El transporte al matadero es una situación que sufrirán los cerdos de cualquier tipo de explotación. Si bien los de las intensivas se encuentran en un estado más lamentable, es posible que para los cerdos de la ganadería extensiva sea una experiencia aun más traumática, pues están acostumbrados a un mejor trato y a mayor movilidad. En el transporte al matadero los cerdos son hacinados en camiones. Cuanto más apretados se encuentran, menos golpes pueden darse contra el suelo o los barrotes del camión. En algunos casos apenas pueden moverse y no les dan comida ni agua, en un viaje que podría incluso durar días. Sin embargo, independientemente de las condiciones del viaje, los cerdos sufren estrés y angustia al encontrarse en un lugar desconocido y nada agradable para ellos, sin poder saber lo que les va a ocurrir y sufriendo la impotencia de no poder escapar a un lugar donde dejen de sentirse tan mal.

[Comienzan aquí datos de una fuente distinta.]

--- src/source/hbm_cfg_pkg.sv ---
`default_nettype none

package hbm_cfg_pkg;

    //////////////////////////////////////////////////
    // topology

    localparam int ENGINE_NUM       = 2;                              // downstream engines
    localparam int CHANS_PER_ENGINE = 2;                              // merged per engine
    localparam int CHAN_NUM         = ENGINE_NUM * CHANS_PER_ENGINE;  // hbm pseudo-channels

    //////////////////////////////////////////////////
    // datapath widths

    localparam int CHAN_DATA_W   = 64;                                // one rdata beat
    localparam int ENGINE_DATA_W = 128;                               // channel pair side by side
    localparam int HBM_ADDR_W    = 33;                                // 8G byte space

    //////////////////////////////////////////////////
    // read bursts and buffering

    localparam int BURST_BEATS = 4;                                   // arlen + 1
    localparam int BURST_CNT_W = 16;                                  // bursts per channel per run
    localparam int FIFO_DEPTH  = 16;                                  // power of two, pointers wrap

    // credits the engine owns out of reset
    localparam int CREDIT_MAX = 4;

    // start_um width toward the engine
    localparam int START_UM_CYCLES = 3;

endpackage

`default_nettype wire

--- src/source/hbm_types_pkg.sv ---
`default_nettype none

package hbm_types_pkg;

    //////////////////////////////////////////////////
    // vectors

    typedef logic [hbm_cfg_pkg::HBM_ADDR_W-1:0]    hbm_addr_t;    // byte address
    typedef logic [hbm_cfg_pkg::CHAN_DATA_W-1:0]   chan_data_t;   // one channel beat
    typedef logic [hbm_cfg_pkg::ENGINE_DATA_W-1:0] engine_data_t; // merged word
    typedef logic [hbm_cfg_pkg::BURST_CNT_W-1:0]   burst_cnt_t;

    // counts up to CREDIT_MAX inclusive
    typedef logic [$clog2(hbm_cfg_pkg::CREDIT_MAX+1)-1:0] credit_t;

    // words per run, burst count times beats
    typedef logic [hbm_cfg_pkg::BURST_CNT_W+$clog2(hbm_cfg_pkg::BURST_BEATS)-1:0] word_cnt_t;

    typedef logic [$clog2(hbm_cfg_pkg::FIFO_DEPTH)-1:0]   fifo_ptr_t;
    typedef logic [$clog2(hbm_cfg_pkg::FIFO_DEPTH+1)-1:0] fifo_cnt_t;  // 0..DEPTH

    //////////////////////////////////////////////////
    // axi read channels

    typedef struct packed {
        hbm_addr_t  addr;   // araddr
        logic [7:0] len;    // arlen, beats - 1
    } ar_req_t;

    typedef struct packed {
        chan_data_t data;   // rdata
        logic       last;   // rlast
    } r_beat_t;

    //////////////////////////////////////////////////
    // state machines

    typedef enum logic {
        IDLE,
        RUN
    } run_state_e;

    typedef enum logic [1:0] {
        AR_IDLE,
        AR_ISSUE,
        AR_DONE
    } ar_state_e;

endpackage

`default_nettype wire

--- src/source/hbm_araddr_gen.sv ---
`timescale 1ns/1ps
`default_nettype none

module hbm_araddr_gen (
    input  wire                            hbm_clk,
    input  wire                            hbm_rstn,
    input  wire                            run_start_i,
    input  wire hbm_types_pkg::burst_cnt_t burst_cnt_i,   // stable over the run
    input  wire hbm_types_pkg::hbm_addr_t  stride_i,      // stable over the run
    output logic                           ar_valid_o,
    output hbm_types_pkg::ar_req_t         ar_o,
    input  wire                            ar_ready_i
);

    hbm_types_pkg::ar_state_e  state;
    hbm_types_pkg::hbm_addr_t  addr_acc;   // address of the pending request
    hbm_types_pkg::burst_cnt_t issued;     // accepted so far

    assign ar_valid_o = (state == hbm_types_pkg::AR_ISSUE);
    assign ar_o       = '{addr: addr_acc, len: 8'(hbm_cfg_pkg::BURST_BEATS - 1)};

    //////////////////////////////////////////////////
    // burst issue

    always_ff @(posedge hbm_clk) begin
        if (!hbm_rstn) begin
            state    <= hbm_types_pkg::AR_IDLE;
            addr_acc <= '0;
            issued   <= '0;
        end else begin
            case (state)
                hbm_types_pkg::AR_IDLE, hbm_types_pkg::AR_DONE: begin
                    if (run_start_i) begin
                        addr_acc <= '0;                 // runs start at base 0
                        issued   <= '0;
                        state    <= (burst_cnt_i == '0) ? hbm_types_pkg::AR_DONE
                                                        : hbm_types_pkg::AR_ISSUE;
                    end
                end
                hbm_types_pkg::AR_ISSUE: begin
                    if (ar_ready_i) begin              // handshake, step to next burst
                        issued   <= issued + 1'b1;
                        addr_acc <= addr_acc + stride_i;
                        if (issued == burst_cnt_i - 1'b1) state <= hbm_types_pkg::AR_DONE;
                    end
                end
                default: state <= hbm_types_pkg::AR_IDLE;
            endcase
        end
    end

    // held request under arready backpressure
    a_ar_hold: assert property (@(posedge hbm_clk) disable iff (!hbm_rstn)
        (ar_valid_o && !ar_ready_i) |=> (ar_valid_o && $stable(ar_o)));

endmodule

`default_nettype wire

--- src/source/hbm_chan_fifo.sv ---
`timescale 1ns/1ps
`default_nettype none

module hbm_chan_fifo (
    input  wire                            hbm_clk,
    input  wire                            hbm_rstn,
    input  wire                            r_valid_i,
    input  wire hbm_types_pkg::r_beat_t    r_i,          // rlast unused, merge counts beats
    output logic                           r_ready_o,
    output hbm_types_pkg::chan_data_t      head_o,
    output logic                           not_empty_o,
    input  wire                            pop_i
);

    hbm_types_pkg::chan_data_t mem [hbm_cfg_pkg::FIFO_DEPTH];
    hbm_types_pkg::fifo_ptr_t  wr_ptr, rd_ptr;   // wrap by width
    hbm_types_pkg::fifo_cnt_t  cnt, cnt_next;
    logic                      push;

    assign push        = r_valid_i && r_ready_o;   // rdata handshake
    assign cnt_next    = cnt + hbm_types_pkg::fifo_cnt_t'(push)
                             - hbm_types_pkg::fifo_cnt_t'(pop_i);
    assign head_o      = mem[rd_ptr];                // show-ahead
    assign not_empty_o = (cnt != '0);

    //////////////////////////////////////////////////
    // pointers and occupancy

    always_ff @(posedge hbm_clk) begin
        if (!hbm_rstn) begin
            wr_ptr    <= '0;
            rd_ptr    <= '0;
            cnt       <= '0;
            r_ready_o <= 1'b0;
        end else begin
            if (push)  wr_ptr <= wr_ptr + 1'b1;
            if (pop_i) rd_ptr <= rd_ptr + 1'b1;
            cnt       <= cnt_next;
            // ready while an entry is free next cycle
            r_ready_o <= (cnt_next != hbm_types_pkg::fifo_cnt_t'(hbm_cfg_pkg::FIFO_DEPTH));
        end
    end

    // storage
    always_ff @(posedge hbm_clk) begin
        if (push) mem[wr_ptr] <= r_i.data;
    end

    // merge must wait for both sides
    a_no_underflow: assert property (@(posedge hbm_clk) disable iff (!hbm_rstn)
        pop_i |-> not_empty_o);

endmodule

`default_nettype wire

--- src/source/hbm_engine_merge.sv ---
`timescale 1ns/1ps
`default_nettype none

module hbm_engine_merge (
    input  wire                            hbm_clk,
    input  wire                            hbm_rstn,
    input  wire                            run_start_i,
    input  wire hbm_types_pkg::burst_cnt_t burst_cnt_i,
    input  wire hbm_types_pkg::chan_data_t head0_i,       // even channel
    input  wire hbm_types_pkg::chan_data_t head1_i,       // odd channel
    input  wire                            not_empty0_i,
    input  wire                            not_empty1_i,
    output logic                           pop_o,
    output logic                           eng_valid_o,
    output hbm_types_pkg::engine_data_t    eng_data_o,
    input  wire                            eng_credit_i,  // one pulse per consumed word
    output logic                           eng_done_o
);

    hbm_types_pkg::credit_t   credit;
    hbm_types_pkg::word_cnt_t word_cnt;      // words popped this run
    hbm_types_pkg::word_cnt_t word_target;

    assign word_target = hbm_types_pkg::word_cnt_t'(burst_cnt_i)
                       * hbm_types_pkg::word_cnt_t'(hbm_cfg_pkg::BURST_BEATS);

    // both heads present and engine has room
    assign pop_o = not_empty0_i && not_empty1_i && (credit != '0);

    //////////////////////////////////////////////////
    // credits, word count, done

    always_ff @(posedge hbm_clk) begin
        if (!hbm_rstn) begin
            credit      <= hbm_types_pkg::credit_t'(hbm_cfg_pkg::CREDIT_MAX);
            word_cnt    <= '0;
            eng_valid_o <= 1'b0;
            eng_done_o  <= 1'b1;                 // idle engine has nothing pending
        end else begin
            credit      <= credit - hbm_types_pkg::credit_t'(pop_o)
                                  + hbm_types_pkg::credit_t'(eng_credit_i);
            eng_valid_o <= pop_o;                // word lands one cycle after pop
            if (run_start_i) begin
                word_cnt   <= '0;
                eng_done_o <= 1'b0;
            end else begin
                if (pop_o) word_cnt <= word_cnt + 1'b1;
                if (word_cnt == word_target) eng_done_o <= 1'b1;
            end
        end
    end

    // payload, ch1 high / ch0 low
    always_ff @(posedge hbm_clk) begin
        if (pop_o) eng_data_o <= {head1_i, head0_i};
    end

    // engine returns no more than it was given
    a_credit_max: assert property (@(posedge hbm_clk) disable iff (!hbm_rstn)
        credit <= hbm_types_pkg::credit_t'(hbm_cfg_pkg::CREDIT_MAX));

endmodule

`default_nettype wire

--- src/source/hbm_read_top.sv ---
`timescale 1ns/1ps
`default_nettype none

module hbm_read_top (
    input  wire                                                          hbm_clk,
    input  wire                                                          hbm_rstn,
    input  wire                                                          start_i,
    input  wire hbm_types_pkg::burst_cnt_t                               burst_cnt_i,
    input  wire hbm_types_pkg::hbm_addr_t                                stride_i,
    // hbm read address, one per pseudo-channel
    output wire [hbm_cfg_pkg::CHAN_NUM-1:0]                              ar_valid_o,
    output wire hbm_types_pkg::ar_req_t [hbm_cfg_pkg::CHAN_NUM-1:0]      ar_o,
    input  wire [hbm_cfg_pkg::CHAN_NUM-1:0]                              ar_ready_i,
    // hbm read data
    input  wire [hbm_cfg_pkg::CHAN_NUM-1:0]                              r_valid_i,
    input  wire hbm_types_pkg::r_beat_t [hbm_cfg_pkg::CHAN_NUM-1:0]      r_i,
    output wire [hbm_cfg_pkg::CHAN_NUM-1:0]                              r_ready_o,
    // toward the engines, credit based
    output wire [hbm_cfg_pkg::ENGINE_NUM-1:0]                            eng_valid_o,
    output wire hbm_types_pkg::engine_data_t [hbm_cfg_pkg::ENGINE_NUM-1:0] eng_data_o,
    input  wire [hbm_cfg_pkg::ENGINE_NUM-1:0]                            eng_credit_i,
    output wire                                                          start_um_o,
    output wire                                                          busy_o
);

    wire                                                     run_start;  // one cycle, all channels
    wire [hbm_cfg_pkg::ENGINE_NUM-1:0]                       eng_done;
    wire [hbm_cfg_pkg::ENGINE_NUM-1:0]                       pop;        // shared by a fifo pair
    wire hbm_types_pkg::chan_data_t [hbm_cfg_pkg::CHAN_NUM-1:0] head;
    wire [hbm_cfg_pkg::CHAN_NUM-1:0]                         not_empty;

    hbm_start_ctrl start_ctrl_inst (
        .hbm_clk     (hbm_clk),
        .hbm_rstn    (hbm_rstn),
        .start_i     (start_i),
        .eng_done_i  (eng_done),
        .run_start_o (run_start),
        .start_um_o  (start_um_o),
        .busy_o      (busy_o)
    );

    //////////////////////////////////////////////////
    // per engine: two channels, one merge

    genvar e, c;
    generate
        for (e = 0; e < hbm_cfg_pkg::ENGINE_NUM; e++) begin : g_engine
            for (c = 0; c < hbm_cfg_pkg::CHANS_PER_ENGINE; c++) begin : g_chan
                hbm_araddr_gen araddr_gen_inst (
                    .hbm_clk     (hbm_clk),
                    .hbm_rstn    (hbm_rstn),
                    .run_start_i (run_start),
                    .burst_cnt_i (burst_cnt_i),
                    .stride_i    (stride_i),
                    .ar_valid_o  (ar_valid_o[e*hbm_cfg_pkg::CHANS_PER_ENGINE+c]),
                    .ar_o        (ar_o[e*hbm_cfg_pkg::CHANS_PER_ENGINE+c]),
                    .ar_ready_i  (ar_ready_i[e*hbm_cfg_pkg::CHANS_PER_ENGINE+c])
                );

                hbm_chan_fifo chan_fifo_inst (
                    .hbm_clk     (hbm_clk),
                    .hbm_rstn    (hbm_rstn),
                    .r_valid_i   (r_valid_i[e*hbm_cfg_pkg::CHANS_PER_ENGINE+c]),
                    .r_i         (r_i[e*hbm_cfg_pkg::CHANS_PER_ENGINE+c]),
                    .r_ready_o   (r_ready_o[e*hbm_cfg_pkg::CHANS_PER_ENGINE+c]),
                    .head_o      (head[e*hbm_cfg_pkg::CHANS_PER_ENGINE+c]),
                    .not_empty_o (not_empty[e*hbm_cfg_pkg::CHANS_PER_ENGINE+c]),
                    .pop_i       (pop[e])                   // both fifos drain together
                );
            end

            hbm_engine_merge engine_merge_inst (
                .hbm_clk      (hbm_clk),
                .hbm_rstn     (hbm_rstn),
                .run_start_i  (run_start),
                .burst_cnt_i  (burst_cnt_i),
                .head0_i      (head[e*hbm_cfg_pkg::CHANS_PER_ENGINE]),      // lower half
                .head1_i      (head[e*hbm_cfg_pkg::CHANS_PER_ENGINE+1]),    // upper half
                .not_empty0_i (not_empty[e*hbm_cfg_pkg::CHANS_PER_ENGINE]),
                .not_empty1_i (not_empty[e*hbm_cfg_pkg::CHANS_PER_ENGINE+1]),
                .pop_o        (pop[e]),
                .eng_valid_o  (eng_valid_o[e]),
                .eng_data_o   (eng_data_o[e]),
                .eng_credit_i (eng_credit_i[e]),
                .eng_done_o   (eng_done[e])
            );
        end
    endgenerate

endmodule

`default_nettype wire

--- src/source/hbm_start_ctrl.sv ---
`timescale 1ns/1ps
`default_nettype none

module hbm_start_ctrl (
    input  wire                                hbm_clk,
    input  wire                                hbm_rstn,
    input  wire                                start_i,      // asynchronous level
    input  wire [hbm_cfg_pkg::ENGINE_NUM-1:0]  eng_done_i,
    output logic                               run_start_o,
    output logic                               start_um_o,
    output logic                               busy_o
);

    logic                                            start_d1, start_d2;
    logic                                            launch;
    logic [$clog2(hbm_cfg_pkg::START_UM_CYCLES+1)-1:0] um_cnt;   // remaining start_um cycles
    hbm_types_pkg::run_state_e                       state;

    // rising edge seen only from idle
    assign launch = start_d1 && !start_d2 && (state == hbm_types_pkg::IDLE);
    assign busy_o = (state == hbm_types_pkg::RUN);

    always_ff @(posedge hbm_clk) begin
        if (!hbm_rstn) begin
            start_d1    <= 1'b0;
            start_d2    <= 1'b0;
            run_start_o <= 1'b0;
            state       <= hbm_types_pkg::IDLE;
        end else begin
            start_d1    <= start_i;
            start_d2    <= start_d1;
            run_start_o <= launch;
            case (state)
                hbm_types_pkg::IDLE: if (run_start_o) state <= hbm_types_pkg::RUN;
                hbm_types_pkg::RUN:  if (&eng_done_i) state <= hbm_types_pkg::IDLE; // all drained
                default:             state <= hbm_types_pkg::IDLE;
            endcase
        end
    end

    //////////////////////////////////////////////////
    // start_um stretch aligned with run_start_o

    always_ff @(posedge hbm_clk) begin
        if (!hbm_rstn) begin
            um_cnt     <= '0;
            start_um_o <= 1'b0;
        end else if (launch) begin
            um_cnt     <= $bits(um_cnt)'(hbm_cfg_pkg::START_UM_CYCLES - 1);
            start_um_o <= 1'b1;
        end else begin
            start_um_o <= (um_cnt != '0);
            if (um_cnt != '0) um_cnt <= um_cnt - 1'b1;
        end
    end

    // pulse length seen by the engine
    a_um_len: assert property (@(posedge hbm_clk) disable iff (!hbm_rstn)
        start_um_o [*hbm_cfg_pkg::START_UM_CYCLES] |=> !start_um_o);

endmodule

`default_nettype wire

Los cerdos viajan generalmente en camiones en los que pueden estar hasta 24 horas seguidas según la normativa existente de la Unión Europea. Los cerdos son transportados en determinados casos aun cuando están enfermos o heridos, como en el caso de enfermedades o heridas que formen parte de un programa de investigación, o a causa de la castración.

Un camión de tamaño medio puede transportar a más de 230 cerdos con peso de 100 kilos. Los cerdos llegan a disponer de un mínimo de 0,42 metros cuadrados.

Según lo indicado en el RD 324/2000, para el traslado de cerdos por España, los ganaderos pueden emplear tres sistemas: marca auricular, tatuaje y martillo tatuador. Todos ellos son sistemas de identificar a los animales que les supone un sufrimiento añadido cuando les perforan las orejas o les hacen tatuajes identificativos.